[[ DATA LISTING, beginning ]]
**config.mk**
```make
export PLATFORM = sky130hd
export DESIGN_NAME = numeric_literal_syntax_checker_unit
export DESIGN_NICKNAME = d
export VERILOG_FILES = /design/src/rtl/core/nlsc_pkg.sv /design/src/rtl/core/nlsc_step.sv /design/src/rtl/core/numeric_literal_syntax_checker_unit.sv
export SDC_FILE = /design/constraint.sdc
export NUM_CORES = 1
export LEC_CHECK = 0
export BUFFER_PORTS_ARGS = -buffer_cell sky130_fd_sc_hd__buf_2
export CORE_MARGIN = 2
export CORE_UTILIZATION = 37
export CTS_CLUSTER_DIAMETER = 150
export DETAILED_ROUTE_END_ITERATION = 10
export HOLD_SLACK_MARGIN = 0.12
export SYNTH_ARGS = -nofsm -noshare
export SYNTH_HDL_FRONTEND = slang
export SYNTH_HIERARCHICAL = 1
export SYNTH_SLANG_ARGS = --single-unit
```
**constraint.sdc**
```tcl
create_clock -name clk -period 6.95 [get_ports clk]
set_clock_uncertainty 0.2 [all_clocks]
set_input_delay 0.3475 -clock clk [delete_from_list [all_inputs] [get_ports clk]]
set_output_delay 0.3475 -clock clk [all_outputs]
set_load 0.05 [all_outputs]
```
**src/rtl/core/nlsc_pkg.sv**
```systemverilog
// Package with the syntax state codes, character codes and string state type.
`timescale 1ns / 1ps
`default_nettype none
package nlsc_pkg;

  typedef enum logic [2:0] {
    ST_START      = 3'd0,
    ST_INT_NUM    = 3'd1,
    ST_NUM1       = 3'd2,
    ST_EXP_PT_NUM = 3'd3,
    ST_PT_NUM     = 3'd4,
    ST_EXP_NUM    = 3'd5,
    ST_SIGN2      = 3'd6,
    ST_NUM2       = 3'd7
  } syn_state_t;

  localparam logic [7:0] CH_TAB   = 8'd9;
  localparam logic [7:0] CH_CR    = 8'd13;
  localparam logic [7:0] CH_SPACE = 8'd32;
  localparam logic [7:0] CH_ZERO  = 8'd48;
  localparam logic [7:0] CH_NINE  = 8'd57;
  localparam logic [7:0] CH_MINUS = 8'd45;
  localparam logic [7:0] CH_PLUS  = 8'd43;
  localparam logic [7:0] CH_POINT = 8'd46;
  localparam logic [7:0] CH_EXP_U = 8'd69;
  localparam logic [7:0] CH_EXP_L = 8'd101;

  typedef struct packed {
    syn_state_t syntax_state;
    logic       still_legal;
    logic       seen_content;
    logic       space_pending;
  } str_state_t;

  localparam str_state_t STR_CLEAR = '{
    syntax_state:  ST_START,
    still_legal:   1'b1,
    seen_content:  1'b0,
    space_pending: 1'b0
  };

endpackage
`default_nettype wire

```
**src/rtl/core/nlsc_step.sv**
```systemverilog
// Per-character transition logic of the literal syntax machine.
`timescale 1ns / 1ps
`default_nettype none
module nlsc_step import nlsc_pkg::*; (
  input  wire str_state_t cur,
  input  wire logic [7:0] char_code,
  input  wire logic       take,
  input  wire logic       number_kind,
  output str_state_t      nxt
);

  logic       is_space;
  logic       is_digit;
  logic       is_sign;
  logic       is_point;
  logic       is_expo;
  logic       bad;
  syn_state_t ns;

  assign is_space = (char_code == CH_SPACE) || (char_code >= CH_TAB && char_code <= CH_CR);
  assign is_digit = (char_code >= CH_ZERO) && (char_code <= CH_NINE);
  assign is_sign  = (char_code == CH_MINUS) || (char_code == CH_PLUS);
  assign is_point = (char_code == CH_POINT);
  assign is_expo  = (char_code == CH_EXP_U) || (char_code == CH_EXP_L);

  always_comb begin
    ns  = cur.syntax_state;
    bad = 1'b0;
    unique case (cur.syntax_state)
      ST_START: begin
        if (!number_kind) begin
          ns  = ST_INT_NUM;
          bad = !(is_sign || is_digit);
        end else if (is_sign) begin
          ns = ST_PT_NUM;
        end else if (is_point) begin
          ns = ST_NUM1;
        end else if (is_digit) begin
          ns = ST_EXP_PT_NUM;
        end else begin
          bad = 1'b1;
        end
      end
      ST_INT_NUM: begin
        bad = !is_digit;
      end
      ST_NUM1: begin
        ns  = ST_EXP_NUM;
        bad = !is_digit;
      end
      ST_EXP_PT_NUM: begin
        if (is_expo) begin
          ns = ST_SIGN2;
        end else if (is_point) begin
          ns = ST_EXP_NUM;
        end else if (!is_digit) begin
          bad = 1'b1;
        end
      end
      ST_PT_NUM: begin
        if (is_point) begin
          ns = ST_EXP_NUM;
        end else if (is_digit) begin
          ns = ST_EXP_PT_NUM;
        end else begin
          bad = 1'b1;
        end
      end
      ST_EXP_NUM: begin
        if (is_expo) begin
          ns = ST_SIGN2;
        end else if (!is_digit) begin
          bad = 1'b1;
        end
      end
      ST_SIGN2: begin
        ns  = ST_NUM2;
        bad = !(is_sign || is_digit);
      end
      ST_NUM2: begin
        bad = !is_digit;
      end
      default: begin
        bad = 1'b1;
      end
    endcase
  end

  always_comb begin
    nxt = cur;
    if (take) begin
      if (is_space) begin
        if (cur.seen_content) begin
          nxt.space_pending = 1'b1;
        end
      end else begin
        nxt.seen_content = 1'b1;
        if (cur.space_pending) begin
          nxt.still_legal = 1'b0;
        end else if (cur.still_legal) begin
          if (bad) begin
            nxt.still_legal = 1'b0;
          end else begin
            nxt.syntax_state = ns;
          end
        end
      end
    end
  end

endmodule
`default_nettype wire

```
**src/rtl/core/numeric_literal_syntax_checker_unit.sv**
```systemverilog
// Top level of the numeric literal syntax checker with its handshakes and registers.
//
//   Channel | Direction | Handshake          | Payload
//   in_     | input     | in_valid/in_ready  | in_char_code[7:0], in_last_char
//   out_    | output    | out_valid/out_ready| out_is_legal
//   cfg_    | input     | cfg_valid/cfg_ready| cfg_number_kind
//
// One character is taken per cycle unless a waiting verdict stalls the input; a request passes
// an input register and then the syntax logic, and the verdict is held in an output register.
// Reset is synchronous and returns the mode to floating point and the string to empty.
// A waiting verdict stalls only a following last character; the register
// stage in front keeps accepting while it has room.
`timescale 1ns / 1ps
`default_nettype none
module numeric_literal_syntax_checker_unit import nlsc_pkg::*; #(
  parameter int MAX_CHARS = 126
) (
  input  wire logic       clk,
  input  wire logic       rst_n,
  input  wire logic       in_valid,
  output logic            in_ready,
  input  wire logic [7:0] in_char_code,
  input  wire logic       in_last_char,
  output logic            out_valid,
  input  wire logic       out_ready,
  output logic            out_is_legal,
  input  wire logic       cfg_valid,
  output logic            cfg_ready,
  input  wire logic       cfg_number_kind
);

  localparam int CW = $clog2(MAX_CHARS + 1);
  localparam logic [CW-1:0] CNT_MAX = CW'(MAX_CHARS);

  logic          s1_valid_r, s1_valid_nxt;
  logic [7:0]    s1_char_r;
  logic          s1_last_r;
  logic          s1_adv;
  logic          take;
  logic          kind_r;
  logic [CW-1:0] cnt_r, cnt_nxt;
  str_state_t    str_r, str_nxt, step_out;
  logic          out_valid_r, out_valid_nxt;
  logic          out_is_legal_r, out_is_legal_nxt;

  assign take     = s1_valid_r && (cnt_r < CNT_MAX);
  assign s1_adv   = s1_valid_r && (!s1_last_r || !out_valid_r || out_ready);
  assign in_ready = !s1_valid_r || s1_adv;
  assign cfg_ready = 1'b1;
  assign out_valid = out_valid_r;
  assign out_is_legal = out_is_legal_r;

  nlsc_step u_step (
    .cur         (str_r),
    .char_code   (s1_char_r),
    .take        (take),
    .number_kind (kind_r),
    .nxt         (step_out)
  );

  always_comb begin
    s1_valid_nxt     = s1_valid_r;
    str_nxt          = str_r;
    cnt_nxt          = cnt_r;
    out_valid_nxt    = out_valid_r && !out_ready;
    out_is_legal_nxt = out_is_legal_r;
    if (s1_adv) begin
      s1_valid_nxt = 1'b0;
      if (s1_last_r) begin
        out_valid_nxt    = 1'b1;
        out_is_legal_nxt = step_out.seen_content && step_out.still_legal;
        str_nxt          = STR_CLEAR;
        cnt_nxt          = '0;
      end else begin
        str_nxt = step_out;
        if (take) begin
          cnt_nxt = cnt_r + CW'(1);
        end
      end
    end
    if (in_valid && in_ready) begin
      s1_valid_nxt = 1'b1;
    end
  end

  always_ff @(posedge clk) begin
    if (!rst_n) begin
      s1_valid_r  <= 1'b0;
      str_r       <= STR_CLEAR;
      cnt_r       <= '0;
      out_valid_r <= 1'b0;
      kind_r      <= 1'b1;
    end else begin
      s1_valid_r  <= s1_valid_nxt;
      str_r       <= str_nxt;
      cnt_r       <= cnt_nxt;
      out_valid_r <= out_valid_nxt;
      if (cfg_valid && cfg_ready) begin
        kind_r <= cfg_number_kind;
      end
    end
  end

  always_ff @(posedge clk) begin
    if (in_valid && in_ready) begin
      s1_char_r <= in_char_code;
      s1_last_r <= in_last_char;
    end
    out_is_legal_r <= out_is_legal_nxt;
  end

  a_cnt_bound: assert property (@(posedge clk) disable iff (!rst_n)
    cnt_r <= CNT_MAX)
    else $error("Character count exceeds its limit.");

  a_ready_stall: assert property (@(posedge clk) disable iff (!rst_n)
    !in_ready |-> (s1_valid_r && s1_last_r && out_valid_r && !out_ready))
    else $error("Input stalled without a blocked verdict.");

  a_verdict_src: assert property (@(posedge clk) disable iff (!rst_n)
    $rose(out_valid_r) |-> $past(s1_adv && s1_last_r))
    else $error("Verdict raised without a final character.");

  a_clear_after: assert property (@(posedge clk) disable iff (!rst_n)
    (s1_adv && s1_last_r) |=> (str_r == STR_CLEAR && cnt_r == '0))
    else $error("String state not cleared after a verdict.");

endmodule
`default_nettype wire

```
# Yosys cells after proc, flatten, opt, wreduce, memory -nomap -nowiden
# Cells that the tools add are included.
# classes
addsub	1
magnitude_cmp	5
n_eq_ne	18
muxes	32
reduce_logical	32
# ops
op	count
$eq 8x6->1 const B	4
$mux 3	10
$pmux 3 s6	1
$eq 8x7->1 const B	2
$mux 1	14
$mux 7	2
$eq 3x3->1 const B	4
$mux 6	2
$reduce_bool 2->1	5
$reduce_and 9->1	1
$ge 8x4->1 const B	1
$ge 8x6->1 const B	1
$le 8x4->1 const B	1
$le 8x6->1 const B	1
$add 7x1->7 const B	1
$logic_and 1x1->1	7
$logic_or 1x1->1	7
$lt 7x7->1 const B	1
$reduce_bool 7->1	1
$eq 3x2->1 const B	2
$logic_not 1->1	6
$ne 2x2->1 const B	3
$pmux 1 s6	1
$mux 5	1
8 further kinds	9
# word_totals
ff_bits	26
input_bits	15
out_inout_bits	4
word_cells	99

# Longest topological paths before layout
# depth
word_depth	13
mapped_depth	10
ltp_nobuf	10

# By module
# Netlist, hierarchy kept.
# by_module_without_submodules
mod	instances	cells_each	area_per_inst_um2	seq_area_each_um2
numeric_literal_syntax_checker_unit	1	93	1096.1	620.6
nlsc_step	1	65	441.7	0.0

# Least setup slack after synthesis
# Ideal clock, no wire load.
# synth_timing
path_type	reg-to-reg
start	register s1_char_r[3]
end	register str_r[4] (netlist bit)
setup_ps	118
arrival_ps	2084
required_ps	6632
path_slack_ps	4548
path_stages_with_launch	9
n_path_buf	0
period_less_slack_ps	2402
path_cell_list	edfxtp_1 > nor2b_1 > a22oi_2 > o221ai_2 > or3b_1 > or3b_1 > a22o_1 > a22oi_1 > nor2b_1
# synth_rtl
element	line_no	rtl
start: declaration	numeric_literal_syntax_checker_unit.sv:36	logic [7:0] s1_char_r;
start signal: assignment	numeric_literal_syntax_checker_unit.sv:106	s1_char_r <= in_char_code;
end signal: assignment	numeric_literal_syntax_checker_unit.sv:95	str_r <= str_nxt;
end: declaration	numeric_literal_syntax_checker_unit.sv:42	str_state_t str_r, str_nxt, step_out;

==> qor.yml <==
port_buffers: 17
max_stage_delay_ps: 490
synth_area_leaders: "dfxtp_1 21%, edfxtp_1 20%, nor2b_1 4.5%"
diodes: 0
core_um2: 4000
tightest_slew_ps: 1040
register_area_um2: 621
p_leak_uw: 0.000656
first_pass_iters: 4
finish.cell_count_without_fillers: 231
crit_path_cell_trace: "nor2b_1 > a22oi_2 > o221ai_2 > or3b_1 > or3b_1 > a22o_1 > a22oi_1 > nor2b_1"
path_class: "reg2reg"
top_usage_layer: "met2"
drt_iter0_markers: 136
synth_area_um2: 1540
track_usage_pct: 14.7
ys_warn_count: 6
startpoint: "s1_char_r[3]$_DFFE_PP_"
multi_input_area_um2: 818
cp-end-kind: "flip-flop"
period_needed_ps: 2610
synth-seq-area-share_pct: 40.4
worstHoldStart: "rst_n"
slew_viol_final: 0
synth.avg_cell_area_um2: 9.73
fin_nets: 198
max_freq_ghz: 0.383
regToRegStartpoint: "s1_char_r[3]$_DFFE_PP_"
pwr-share-clk_pct: 29.8
clk_pin_slew_ps: 90
hpwlAfterDp_mm: 2.32
max-slew-margin-rel_pct: 30.4
vias: 1308
areaGrowthSynthToFinish_pct: 14.7
viasPerCell: 5.66
synth_edf_count: 10
synth_top_area_share_pct: 20.8
cts.sinks: 26
arrival_ps: 2580
wire_per_inst_um: 13.9
grt_max_degree: 15
drc_errors: 0
met3_usage_pct: 2.14
grt_antenna_before_repair: 0
swShare_pct: 23.8
p_int_uw: 221
antenna_left: 0
status: "finished clean"
groute.layer.met1.usage_pct: 18.7
dieArea_um2: 4690
hold_path.class: "in2reg"
ys_ff_latch: 26
start_util_pct: 38.4
rows: 23
combPwrFrac_pct: 11.4
post-cts-setup-buffer-count: 0
die_w_um: 68.5
drt_wl_total_mm: 3.20
cts_tree: "yes"
drive_above_1_share_pct: 18.8
cts-htree-levels: 1
synth_ff_type: "dfxtp_1"
ioPinCount: 19
finalHoldViolCount: 0
synth_area_leader_cell: "dfxtp_1"
worstSetupStartpointType: "flip-flop"
pwr-share-seq_pct: 58.9
clockBufferDepth: 2
synthCells: 158
p_switching_uw: 69.3
die_h_um: 68.5
required_ps: 6920
overflow: 0
finalSetupViolations: 0
whs_ps: 148
max-cap-violations: 0
root_buffer: "clkbuf_8"
synth_cell_types: 59
grt_pass1_wl_mm: 5.19
crit_buf_inv: 0
globalplace.congestion: 0.874
ir_worst_vdd_mv: 0.0794
ys_async_sr_fraction_pct: 0
r2r_slack_ps: 4340
dpl-instance-area_um2: 1610
fillers: 380
clk-insertion-delay-late_ps: 260
crit_path_top_delay_cell: "edfxtp_1"
syn_nets: 174
period_share_pct: 37.6
post-place-cells: 216
rsz0062_at_grt: "false"
design_area_um2: 1760
setup_tns_ps: 0
cts_made_buffers: 3
path_max_fanout: 6
use_met2_pct: 24.5
powerDensity_nw_per_um2: 165
crit_family: "simple AND/OR/NAND/NOR gates"
grt_pass1_vias: 1197
## per-layer routing
metal	routed length [µm]	part of all wire, %
met1	1460	45
met2	1580	49
met3	102	3.2
met4	58	1.8
met5	0	0
## flip-flops by register name, indices dropped and copies added (netlist names)
register      flops
s1_valid_r        1
s1_last_r         1
out_valid         1
cnt_r             7
s1_char_r         8
str_r             6
out_is_legal      1
kind_r            1
## synthesized netlist by cell type (2+ instances only)
cell      count
nor4_1        2
nor2b_1      11
inv_1         6
nand3_1       6
and2_1        2
clkbuf_1      2
a31oi_1       5
a21oi_1       4
dfxtp_1      16
nor3_1        4
a211o_1       2
o211ai_1      3
nor3b_1       2
a22oi_1       5
buf_6         2
a22o_1        2
o311ai_0      2
nand2_1       8
nand4_1       4
o21ai_0       6
nor2_1       10
edfxtp_1     10
o21a_1        3
o22ai_1       4
xor2_1        2
or3b_1        2
## cell families after synthesis
| family | share of synthesized area, % |
|---|---|
| other cells | 0.244 |
| buf+inv | 6.43 |
| xor+xnor | 1.14 |
| fa+ha+maj | 0.814 |
| compound gates | 23.6 |
| simple gates | 26.0 |
| mux | 1.38 |
| flops | 40.4 |
## path summary, 6_finish.rpt
path / cells past startpoint / endpoint
worst max-delay path: 8 / str_r[4]$_SDFFE_PN0P_
worst min-delay path: 2 / kind_r$_SDFFE_PN1P_
worst max register to register: 8 / str_r[4]$_SDFFE_PN0P_
worst min register to register: 1 / cnt_r[5]$_SDFFE_PN0P_
## through the flow
stage	setup WS [ps]	total power (µW)	util, %
after detailed placement	4370	202	40.2
after global placement	4420	201	40.2
after floorplan	4550	196	-
after global routing	4160	304	44.1
final	4340	291	44.1
after CTS	4350	293	44.1
## power by group through the flow
| stage | logic (µW) | clock network [µW] | registers (µW) |
|---|---|---|---|
| floorplan | 22.7 | 0 | 173 |
| global placement | 27.0 | 0 | 174 |
| detailed placement | 27.7 | 0 | 175 |
| CTS | 32.9 | 89.2 | 171 |
| global route | 36.0 | 95.9 | 172 |
| finish | 33.0 | 86.5 | 171 |
## final cells by class
type,instances,area share (%)
Tap cell,50,3.55
Timing Repair Buffer,28,11.1
Sequential cell,26,35.2
Multi-Input combinational cell,117,46.4
Inverter,6,1.28
Clock buffer,4,2.55
## timing repair
action,CTS,global route
resized for setup,0,0
hold buffers,11,0
hold endpoints to repair,10,0
## worst reg2reg max path: stages (launching register included)
cell,delay (ps)
edfxtp_1,490
nor2b_1,200
a22oi_2,240
o221ai_2,140
or3b_1,420
or3b_1,390
a22o_1,230
a22oi_1,150
nor2b_1,60
## cells in the final DEF, fill, tap and decap left out, types with 2 or more instances in the layout
cell and count:
dfxtp_1 16, a21oi_1 4, nand2_1 8, a31oi_1 5, o211ai_1 3, a211o_1 2, o21a_1 3, nand4_1 4
edfxtp_1 10, nor2_1 10, o311ai_0 2, inv_1 6, and2_1 2, a22o_1 2, nor2b_1 11, nor3b_1 2
nor3_1 4, xor2_1 2, nand3_1 6, buf_2 17, nor4_1 2, a22oi_1 5, o22ai_1 4, clkbuf_8 3
dlygate4sd3_1 11, or3b_1 2, o21ai_0 6
No activity file was read; power rests on OpenSTA's default activity.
[[ DATA LISTING, end ]]
= REQUIRED WORK =
Extract exactly and only the lines above from the line containing "areaGrowthSynthToFinish_pct: 14.7" through the line containing "ir_worst_vdd_mv: 0.0794", both end lines included.

= WORKED SOLUTION =
areaGrowthSynthToFinish_pct: 14.7
viasPerCell: 5.66
synth_edf_count: 10
synth_top_area_share_pct: 20.8
cts.sinks: 26
arrival_ps: 2580
wire_per_inst_um: 13.9
grt_max_degree: 15
drc_errors: 0
met3_usage_pct: 2.14
grt_antenna_before_repair: 0
swShare_pct: 23.8
p_int_uw: 221
antenna_left: 0
status: "finished clean"
groute.layer.met1.usage_pct: 18.7
dieArea_um2: 4690
hold_path.class: "in2reg"
ys_ff_latch: 26
start_util_pct: 38.4
rows: 23
combPwrFrac_pct: 11.4
post-cts-setup-buffer-count: 0
die_w_um: 68.5
drt_wl_total_mm: 3.20
cts_tree: "yes"
drive_above_1_share_pct: 18.8
cts-htree-levels: 1
synth_ff_type: "dfxtp_1"
ioPinCount: 19
finalHoldViolCount: 0
synth_area_leader_cell: "dfxtp_1"
worstSetupStartpointType: "flip-flop"
pwr-share-seq_pct: 58.9
clockBufferDepth: 2
synthCells: 158
p_switching_uw: 69.3
die_h_um: 68.5
required_ps: 6920
overflow: 0
finalSetupViolations: 0
whs_ps: 148
max-cap-violations: 0
root_buffer: "clkbuf_8"
synth_cell_types: 59
grt_pass1_wl_mm: 5.19
crit_buf_inv: 0
globalplace.congestion: 0.874
ir_worst_vdd_mv: 0.0794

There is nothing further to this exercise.